Trio (also known as W. Somerset Maugham's Trio) is a 1950 British anthology film based on three short stories by W. Somerset Maugham: "The Verger", "Mr Know-All" and "Sanatorium". Ken Annakin directed "The Verger" and "Mr Know-All", while Harold French was responsible for "Sanatorium".

Trio is the second of a film trilogy, all consisting of adaptations of Maugham's stories, preceded by the 1948 Quartet and followed by the 1951 Encore. Production budget of the film was shared by the J. Arthur Rank Organization and Paramount.

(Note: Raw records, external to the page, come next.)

==> src/design/nf_datapath_params.svh <==
`ifndef NF_DATAPATH_PARAMS_SVH
`define NF_DATAPATH_PARAMS_SVH

// stream word payload
`define DATA_WIDTH 64
`define KEEP_WIDTH 8

// output queue geometry
`define NUM_QUEUES 4
`define QUEUE_DEPTH 16

// occupancy count, holds 0 to QUEUE_DEPTH
`define QSIZE_WIDTH 5

// daisy chain, queue 1 re-enters the arbiter
`define LOOP_QUEUE 1

// looped packets always leave through nf0
`define LOOP_EXIT_QUEUE 0

`endif

==> src/design/nf_datapath_pkg.sv <==
`include "nf_datapath_params.svh"

package nf_datapath_pkg;

    // output queue index
    typedef enum logic [1:0] {
        PORT_NF0 = 2'd0,
        PORT_NF1 = 2'd1,
        PORT_NF2 = 2'd2,
        PORT_NF3 = 2'd3
    } port_e;

    // one bit per port, even bits for the physical ports
    typedef enum logic [7:0] {
        SRC_RX0  = 8'b0000_0001,
        SRC_RX1  = 8'b0000_0100,
        SRC_LOOP = 8'b0100_0000
    } src_e;

    typedef enum logic {
        ARB_IDLE   = 1'b0,
        ARB_LOCKED = 1'b1
    } arb_state_e;

    // 31 bits of per-word metadata
    typedef struct packed {
        src_e                    src;
        port_e                   dst;
        logic [`QSIZE_WIDTH-1:0] qsize;
        logic [15:0]             len;
    } pkt_meta_t;

    typedef struct packed {
        logic [`DATA_WIDTH-1:0] data;
        logic [`KEEP_WIDTH-1:0] keep;
        logic                   last;
        pkt_meta_t              meta;
    } axis_word_t;

endpackage

==> src/design/input_arbiter.sv <==
`include "nf_datapath_params.svh"

module input_arbiter (
    input  logic                       axis_aclk,
    input  logic                       rst,

    input  nf_datapath_pkg::axis_word_t rx_0,
    input  logic                       rx_0_valid,
    output logic                       rx_0_ready,
    input  nf_datapath_pkg::axis_word_t rx_1,
    input  logic                       rx_1_valid,
    output logic                       rx_1_ready,
    input  nf_datapath_pkg::axis_word_t loop_word,
    input  logic                       loop_valid,
    output logic                       loop_ready,

    output nf_datapath_pkg::axis_word_t arb_word,
    output logic                       arb_valid,
    input  logic                       arb_ready
);
    import nf_datapath_pkg::*;

    // input index: 0 rx_0, 1 rx_1, 2 loopback
    arb_state_e state;
    logic [1:0] prio;
    logic [1:0] lock_sel;
    logic [1:0] pick;
    logic [1:0] sel;
    logic [1:0] sel_next;
    logic [2:0] req;
    logic       eop;

    assign req = {loop_valid, rx_1_valid, rx_0_valid};

    // first requester at or after prio, wrapping
    always_comb begin
        int idx;
        pick = prio;
        for (int i = 2; i >= 0; i--) begin
            idx = (int'(prio) + i) % 3;
            if (req[idx]) begin
                pick = 2'(idx);
            end
        end
    end

    assign sel      = (state == ARB_LOCKED) ? lock_sel : pick;
    assign sel_next = (sel == 2'd2) ? 2'd0 : sel + 2'd1;

    // pass-through of the chosen input, source tag rewritten
    always_comb begin
        case (sel)
            2'd0: begin
                arb_word          = rx_0;
                arb_valid         = rx_0_valid;
                arb_word.meta.src = SRC_RX0;
            end
            2'd1: begin
                arb_word          = rx_1;
                arb_valid         = rx_1_valid;
                arb_word.meta.src = SRC_RX1;
            end
            default: begin
                arb_word          = loop_word;
                arb_valid         = loop_valid;
                arb_word.meta.src = SRC_LOOP;
            end
        endcase
    end

    assign rx_0_ready = arb_ready && (sel == 2'd0);
    assign rx_1_ready = arb_ready && (sel == 2'd1);
    assign loop_ready = arb_ready && (sel == 2'd2);

    assign eop = arb_valid && arb_ready && arb_word.last;

    // lock as soon as a word is offered, so it stays put under back-pressure
    always_ff @(posedge axis_aclk) begin
        if (rst) begin
            state    <= ARB_IDLE;
            prio     <= 2'd0;
            lock_sel <= 2'd0;
        end else begin
            case (state)
                ARB_IDLE: begin
                    if (arb_valid) begin
                        lock_sel <= pick;
                        if (eop) begin
                            prio <= sel_next;
                        end else begin
                            state <= ARB_LOCKED;
                        end
                    end
                end
                ARB_LOCKED: begin
                    if (eop) begin
                        state <= ARB_IDLE;
                        prio  <= sel_next;
                    end
                end
                default: state <= ARB_IDLE;
            endcase
        end
    end

endmodule
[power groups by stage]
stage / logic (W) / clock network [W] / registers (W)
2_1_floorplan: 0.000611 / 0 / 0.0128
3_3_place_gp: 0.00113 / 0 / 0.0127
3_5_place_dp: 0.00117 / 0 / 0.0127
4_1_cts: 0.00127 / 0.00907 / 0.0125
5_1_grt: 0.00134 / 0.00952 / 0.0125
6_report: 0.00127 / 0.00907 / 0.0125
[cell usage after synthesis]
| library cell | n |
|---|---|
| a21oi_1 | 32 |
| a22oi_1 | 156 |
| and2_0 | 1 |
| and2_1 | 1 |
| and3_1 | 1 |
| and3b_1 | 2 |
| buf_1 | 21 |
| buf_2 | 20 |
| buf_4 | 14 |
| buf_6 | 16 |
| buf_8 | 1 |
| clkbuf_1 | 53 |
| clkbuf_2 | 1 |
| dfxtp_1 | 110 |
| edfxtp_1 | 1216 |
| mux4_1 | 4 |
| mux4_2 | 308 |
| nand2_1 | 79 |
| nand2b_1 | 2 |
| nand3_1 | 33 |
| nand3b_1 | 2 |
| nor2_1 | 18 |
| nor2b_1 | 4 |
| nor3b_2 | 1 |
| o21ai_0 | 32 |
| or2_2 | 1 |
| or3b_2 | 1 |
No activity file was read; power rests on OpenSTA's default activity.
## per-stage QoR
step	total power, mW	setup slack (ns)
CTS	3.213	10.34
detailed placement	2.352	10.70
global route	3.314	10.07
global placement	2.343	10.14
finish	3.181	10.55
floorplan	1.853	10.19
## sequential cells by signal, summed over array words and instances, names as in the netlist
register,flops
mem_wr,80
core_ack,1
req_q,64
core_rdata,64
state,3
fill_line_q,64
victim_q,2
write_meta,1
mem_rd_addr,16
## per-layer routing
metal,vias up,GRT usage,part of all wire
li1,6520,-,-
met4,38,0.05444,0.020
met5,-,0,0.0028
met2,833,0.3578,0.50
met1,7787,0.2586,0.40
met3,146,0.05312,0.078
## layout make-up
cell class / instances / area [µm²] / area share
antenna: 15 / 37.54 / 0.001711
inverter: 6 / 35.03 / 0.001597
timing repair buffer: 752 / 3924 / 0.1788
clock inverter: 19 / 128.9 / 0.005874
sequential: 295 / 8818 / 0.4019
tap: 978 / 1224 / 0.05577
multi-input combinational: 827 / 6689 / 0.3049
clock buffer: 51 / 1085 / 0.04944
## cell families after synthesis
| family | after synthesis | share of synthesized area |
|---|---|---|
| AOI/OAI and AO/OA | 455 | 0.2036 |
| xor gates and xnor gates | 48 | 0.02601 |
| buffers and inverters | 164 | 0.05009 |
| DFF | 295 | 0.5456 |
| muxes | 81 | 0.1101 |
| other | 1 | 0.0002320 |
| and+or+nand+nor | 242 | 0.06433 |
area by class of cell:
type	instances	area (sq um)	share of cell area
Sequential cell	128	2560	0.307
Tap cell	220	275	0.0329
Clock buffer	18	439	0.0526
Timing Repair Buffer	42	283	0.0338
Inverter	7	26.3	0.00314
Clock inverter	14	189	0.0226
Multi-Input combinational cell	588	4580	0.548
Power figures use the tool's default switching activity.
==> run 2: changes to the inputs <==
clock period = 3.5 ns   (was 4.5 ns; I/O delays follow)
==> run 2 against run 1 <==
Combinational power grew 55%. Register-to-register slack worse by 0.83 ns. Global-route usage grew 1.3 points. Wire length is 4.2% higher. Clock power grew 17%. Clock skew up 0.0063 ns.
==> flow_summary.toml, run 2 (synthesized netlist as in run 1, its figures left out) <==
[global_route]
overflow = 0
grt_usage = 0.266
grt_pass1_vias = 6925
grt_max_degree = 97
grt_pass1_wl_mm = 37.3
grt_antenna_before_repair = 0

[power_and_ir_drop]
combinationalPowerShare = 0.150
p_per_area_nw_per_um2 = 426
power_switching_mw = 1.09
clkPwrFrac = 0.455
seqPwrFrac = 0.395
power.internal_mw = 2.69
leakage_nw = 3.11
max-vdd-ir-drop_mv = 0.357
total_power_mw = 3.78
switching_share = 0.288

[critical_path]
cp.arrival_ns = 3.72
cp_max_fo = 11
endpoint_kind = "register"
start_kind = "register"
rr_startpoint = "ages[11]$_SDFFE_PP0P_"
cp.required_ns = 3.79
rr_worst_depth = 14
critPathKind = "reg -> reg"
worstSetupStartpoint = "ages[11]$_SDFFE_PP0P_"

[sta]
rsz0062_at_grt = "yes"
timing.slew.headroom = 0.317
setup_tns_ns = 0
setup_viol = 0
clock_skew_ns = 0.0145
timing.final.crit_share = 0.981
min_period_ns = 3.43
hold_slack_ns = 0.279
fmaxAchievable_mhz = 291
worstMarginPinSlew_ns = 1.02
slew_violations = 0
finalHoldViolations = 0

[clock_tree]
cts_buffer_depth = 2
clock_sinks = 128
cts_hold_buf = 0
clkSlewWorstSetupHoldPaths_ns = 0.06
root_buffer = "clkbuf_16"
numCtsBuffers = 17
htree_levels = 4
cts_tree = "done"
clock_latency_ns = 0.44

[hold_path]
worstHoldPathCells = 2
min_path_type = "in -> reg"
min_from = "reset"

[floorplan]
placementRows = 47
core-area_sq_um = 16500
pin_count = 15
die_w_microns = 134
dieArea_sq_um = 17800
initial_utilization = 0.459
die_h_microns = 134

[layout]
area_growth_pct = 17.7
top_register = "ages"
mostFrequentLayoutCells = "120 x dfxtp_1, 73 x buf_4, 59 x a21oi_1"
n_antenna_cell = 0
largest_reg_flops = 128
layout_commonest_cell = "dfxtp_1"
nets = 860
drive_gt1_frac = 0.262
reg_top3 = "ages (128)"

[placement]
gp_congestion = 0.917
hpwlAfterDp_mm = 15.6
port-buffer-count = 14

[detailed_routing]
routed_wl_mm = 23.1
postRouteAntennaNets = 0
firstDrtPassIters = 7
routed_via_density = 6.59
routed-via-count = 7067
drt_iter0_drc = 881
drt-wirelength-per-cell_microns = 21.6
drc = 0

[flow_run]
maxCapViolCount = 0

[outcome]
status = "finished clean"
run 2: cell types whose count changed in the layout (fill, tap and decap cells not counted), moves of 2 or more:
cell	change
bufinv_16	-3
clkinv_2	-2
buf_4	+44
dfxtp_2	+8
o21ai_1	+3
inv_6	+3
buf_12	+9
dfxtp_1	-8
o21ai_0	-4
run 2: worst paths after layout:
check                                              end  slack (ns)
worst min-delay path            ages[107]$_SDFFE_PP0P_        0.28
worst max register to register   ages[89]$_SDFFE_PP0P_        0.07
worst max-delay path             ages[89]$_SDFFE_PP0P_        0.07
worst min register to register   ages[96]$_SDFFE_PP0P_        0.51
## src/hdl/mem_ctrl_pkg.sv

```systemverilog
`default_nettype none

package mem_ctrl_pkg;

    ////////////////////
    // widths
    ////////////////////
    localparam int ADDR_W         = 28;  // request address, 128-bit words
    localparam int WORD_W         = 128;
    localparam int LINE_W         = 512;
    localparam int MEM_ADDR_W     = 26;  // memory line address
    localparam int L2_TAG_W       = 17;
    localparam int L2_SET_W       = 9;
    localparam int L1_TAG_W       = 20;
    localparam int L1_IDX_W       = 8;
    localparam int WORDS_PER_LINE = 4;

    typedef logic [LINE_W-1:0] line_t;
    typedef logic [WORD_W-1:0] word_t;

    typedef struct packed {
        logic                valid;
        logic [L2_TAG_W-1:0] tag;
    } l2_tag_entry_t;

    // one miss from the L2 side
    typedef struct packed {
        logic [ADDR_W-1:0] addr;
        logic [1:0]        l2_way;
        logic              l1_way;    // way 0 or 1 of the L1
        logic              is_write;  // miss came from a store
        logic              to_ic;
        logic              to_dc;
    } l2_req_t;

    typedef struct packed {
        logic [3:0]          way_we;  // one-hot
        logic [L2_SET_W-1:0] set;
        l2_tag_entry_t       tag;
        line_t               line;
    } l2_fill_t;

    typedef struct packed {
        logic [1:0]          ic_we;   // one-hot per L1 way
        logic [1:0]          dc_we;
        logic [L1_IDX_W-1:0] index;
        logic [L1_TAG_W:0]   tag;     // valid bit on top
        word_t               word;
    } l1_fill_t;

    ////////////////////
    // address fields
    ////////////////////
    function automatic logic [1:0] addr_offset(input logic [ADDR_W-1:0] a);
        return a[1:0];
    endfunction

    function automatic logic [L2_SET_W-1:0] addr_l2_set(input logic [ADDR_W-1:0] a);
        return a[L2_SET_W+1:2];
    endfunction

    function automatic logic [L2_TAG_W-1:0] addr_l2_tag(input logic [ADDR_W-1:0] a);
        return a[ADDR_W-1:ADDR_W-L2_TAG_W];
    endfunction

    function automatic logic [L1_IDX_W-1:0] addr_l1_index(input logic [ADDR_W-1:0] a);
        return a[L1_IDX_W-1:0];
    endfunction

    function automatic logic [L1_TAG_W-1:0] addr_l1_tag(input logic [ADDR_W-1:0] a);
        return a[ADDR_W-1:L1_IDX_W];
    endfunction

    function automatic logic [MEM_ADDR_W-1:0] addr_line(input logic [ADDR_W-1:0] a);
        return a[ADDR_W-1:2];  // drop word offset
    endfunction

endpackage

`default_nettype wire

```

## src/hdl/fill_router.sv

```systemverilog
`timescale 1ns/1ps
`default_nettype none

module fill_router import mem_ctrl_pkg::*; #(
    parameter int L2_WAYS = 4
) (
    input  logic     clk,
    input  logic     rst_n,
    input  logic     fill_go,
    input  l2_req_t  active_req,
    input  line_t    mem_rd,
    output l2_fill_t l2_fill,
    output l1_fill_t l1_fill,
    output logic     replay
);

    localparam int SEL_W = (L2_WAYS > 1) ? $clog2(L2_WAYS) : 1;
    localparam int OFF_W = $clog2(WORDS_PER_LINE);

    logic [SEL_W-1:0] way_sel;
    logic [3:0]       way_dec;
    logic [OFF_W-1:0] off;
    word_t            fill_word;
    logic [1:0]       l1_oh;
    logic             rd_fill;

    // strobes
    logic [3:0] way_we_q;
    logic [1:0] ic_we_q;
    logic [1:0] dc_we_q;
    logic       replay_q;

    // payload
    logic [L2_SET_W-1:0] set_q;
    l2_tag_entry_t       tag_q;
    line_t               line_q;
    logic [L1_IDX_W-1:0] idx_q;
    logic [L1_TAG_W:0]   l1_tag_q;
    word_t               word_q;

    assign way_sel = SEL_W'(active_req.l2_way);
    assign off     = addr_offset(active_req.addr);
    assign l1_oh   = active_req.l1_way ? 2'b10 : 2'b01;
    assign rd_fill = fill_go && !active_req.is_write;

    always_comb begin
        way_dec          = '0;
        way_dec[way_sel] = 1'b1;
    end

    // addressed word out of the returned line
    always_comb begin
        fill_word = '0;
        for (int w = 0; w < WORDS_PER_LINE; w++) begin
            if (off == w) begin
                fill_word = mem_rd[w*WORD_W +: WORD_W];
            end
        end
    end

    always_ff @(posedge clk or negedge rst_n) begin
        if (!rst_n) begin
            way_we_q <= '0;
            ic_we_q  <= '0;
            dc_we_q  <= '0;
            replay_q <= 1'b0;
        end else begin
            way_we_q <= fill_go ? way_dec : '0;  // single-cycle strobes
            ic_we_q  <= (rd_fill && active_req.to_ic) ? l1_oh : 2'b00;
            dc_we_q  <= (rd_fill && active_req.to_dc) ? l1_oh : 2'b00;
            replay_q <= fill_go && active_req.is_write;  // store retries in L2
        end
    end

    always_ff @(posedge clk) begin
        if (fill_go) begin
            set_q    <= addr_l2_set(active_req.addr);
            tag_q    <= '{valid: 1'b1, tag: addr_l2_tag(active_req.addr)};
            line_q   <= mem_rd;
            idx_q    <= addr_l1_index(active_req.addr);
            l1_tag_q <= {1'b1, addr_l1_tag(active_req.addr)};
            word_q   <= fill_word;
        end
    end

    assign l2_fill = '{way_we: way_we_q, set: set_q, tag: tag_q, line: line_q};
    assign l1_fill = '{ic_we: ic_we_q, dc_we: dc_we_q, index: idx_q,
                       tag: l1_tag_q, word: word_q};
    assign replay  = replay_q;

    ////////////////////
    // checks
    ////////////////////
    a_way_we_onehot: assert property (
        @(posedge clk) disable iff (!rst_n)
        $onehot0(l2_fill.way_we)
    ) else $error("L2 way_we not one-hot");

    a_way_we_pulse: assert property (
        @(posedge clk) disable iff (!rst_n)
        (l2_fill.way_we != '0) |=> (l2_fill.way_we == '0)
    ) else $error("L2 way_we longer than one cycle");

endmodule

`default_nettype wire

```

The film was nominated for the Academy Award for Best Sound, Recording (Cyril Crowhurst) and was the final one released under the Gainsborough Pictures banner.

Plot

The Verger
The new vicar at St Peter's Church is astonished to learn that the long-serving verger, Albert Foreman, is illiterate. Foreman is too set in his ways to want to learn to read and write, and the vicar feels he has no choice but to sack him. Foreman's savings, while substantial, are not enough to sustain him for the rest of his life. On the way back to his lodgings, Foreman notices that there is no tobacconist's shop in the area and decides to open one. He also proposes to his landlady Emma. Their shop is so successful that when his stepdaughter's husband loses his job Foreman sets up another shop for them to run. Over the next ten years, Foreman starts up ten shops and becomes wealthy. The bank manager recommends that Foreman invest his savings, causing him to reveal that he cannot read the necessary papers. The manager exclaims, "What would you be today if you had been able to?" Foreman replies that he would be the verger at St Peter's.

Mr Know-All
Reserved Mr Gray finds himself forced to share a cabin on an ocean liner with the loud, opinionated, supremely self-confident gem dealer Max Kelada. Kelada soon dominates all the onboard social gatherings, much to the annoyance of his fellow passengers, who take to calling him "Mr Know-All" behind his back because of his insistence that he is an expert on all subjects. One night, Kelada remarks on the fine quality of the pearl necklace worn by Mrs Ramsay, who has rejoined her husband after a two-year separation caused by his work. Mr Ramsay bets Kelada ten pounds that the pearls are fake. Kelada accepts the wager, despite Mrs Ramsay's attempt to call it off. While he is examining the pearls Kelada observes that the woman is very uneasy. He then says that he was wrong and pays Mr Ramsay. Afterwards, back in their cabin, Gray and Kelada are surprised when two five-pound notes are slipped under their door in an envelope. Gray gets Kelada to tell the truth: the pearls are real and very costly. Kelada adds that he would not have left such an attractive wife alone for that long. Gray begins to warm to his cabin mate.

Sanatorium
This segment is based on "Sanatorium", which was first published in Ashenden: Or the British Agent.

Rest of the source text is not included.